Temperature Profile Setting

• The furnace is equipped with an advanced intelligent temperature control system designed to deliver high-precision and highly stable thermal regulation for demanding laboratory and industrial applications. It integrates multiple control modes, including standard PID, AI-based APID, and MPT algorithms, allowing the system to adapt flexibly to different materials, heating processes, and operational conditions.
• The controller features auto-tuning and self-learning capabilities, enabling it to automatically optimize control parameters based on real-time thermal response. This significantly reduces manual adjustment requirements while improving long-term stability and process repeatability. The system is engineered to provide excellent control performance with no overshoot or undershoot, ensuring safe and accurate temperature management throughout the entire heating cycle.
• A 30-segment programmable control function allows users to design complex thermal profiles, including multi-stage heating, holding, and cooling processes. Temperature ramping can be freely adjusted with arbitrary heating and cooling slopes, providing maximum flexibility for advanced material processing and experimental requirements.
• The system also supports multiple programmable operational commands such as jump (loop), run, pause, and stop. Programs can be modified dynamically during operation without interrupting the process, greatly improving operational efficiency and experimental convenience.
• In addition, an AI-based curve-fitting algorithm ensures smooth and continuous temperature transitions, eliminating fluctuations and enhancing thermal uniformity. This results in highly stable and seamless control curves, making the system ideal for precision sintering, heat treatment, material research, and other high-temperature applications requiring accurate and programmable thermal control.

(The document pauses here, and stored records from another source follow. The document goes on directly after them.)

Source: an optimization exercise on an open RTL-to-GDS flow (aim: small area and a short achievable clock period). Production flows keep margins and buffers that such runs may drop.
RTL that was checked went through simulation tests only; none was proved equivalent to the original.
No activity file was given, so power comes from the tool's default toggle rates.

== harbor ==
==> flow/design.v <==
package spiPkg;
    localparam int addrWidth = 7;
    localparam int dataWidth = 8;
    localparam int memDepth = 128;
    localparam int debounceCycles = 3;
    localparam int debounceWidth = $clog2(debounceCycles);
    localparam int rawPinCount = 3;
    localparam logic [rawPinCount-1:0] rawPinsIdle = 3'b010;
    localparam int readTapStep = 8;
    localparam int readTaps = memDepth / readTapStep;
    localparam int writePortStep = 32;
    localparam int writePorts = memDepth / writePortStep;
    localparam int stateWidth = 3;
    localparam logic [stateWidth-1:0] stateIdle = 3'd0;
    localparam logic [stateWidth-1:0] stateAddressLoad = 3'd1;
    localparam logic [stateWidth-1:0] stateBranch = 3'd2;
    localparam logic [stateWidth-1:0] stateDataLoad = 3'd3;
    localparam logic [stateWidth-1:0] stateRead = 3'd4;
    localparam logic [stateWidth-1:0] stateWrite = 3'd5;
    localparam logic [stateWidth-1:0] stateWriteCommit = 3'd6;
    typedef struct packed {
        logic sclkRise;
        logic sclkFall;
        logic csN;
        logic mosi;
    } spiPins;
    typedef struct packed {
        logic addrLoad;     
        logic lastAddrBit;  
        logic addrLatch;    
        logic shiftLoad;    
        logic memWrite;     
    } ctrlStrobes;
endpackage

List of Major Component Specifications

Application areas

• Widely used in laboratory material research, thermal analysis, and high-temperature experimental process development applications.
• Applied in ceramics, powder metallurgy, and advanced materials requiring precise multi-segment programmable heat treatment cycles.
• Suitable for industrial production and university research involving sintering, calcination, and controlled atmosphere thermal processing.

Why Choose Us

• Intelligent AI control ensures stable and precise heating.
• Multi-segment programming supports flexible thermal processes.
• Self-learning system improves accuracy and repeatability.

FAQ

Q1: What temperature control modes does the furnace support?
A: It supports PID, AI-based APID, and MPT modes for precise and flexible temperature regulation.

Q2: Does the system support automatic tuning?
A: Yes, it features auto-tuning and self-learning functions to optimize control accuracy automatically.

Q3: How many program segments can be set?
A: The system supports 30-segment programming with flexible heating and cooling curve settings.

Q4: Can the program be modified during operation?
A: Yes, parameters can be adjusted in real time without stopping the furnace operation.

Q5: What ensures stable temperature performance?
A: AI curve-fitting control ensures smooth curves with no overshoot or undershoot for stable heating.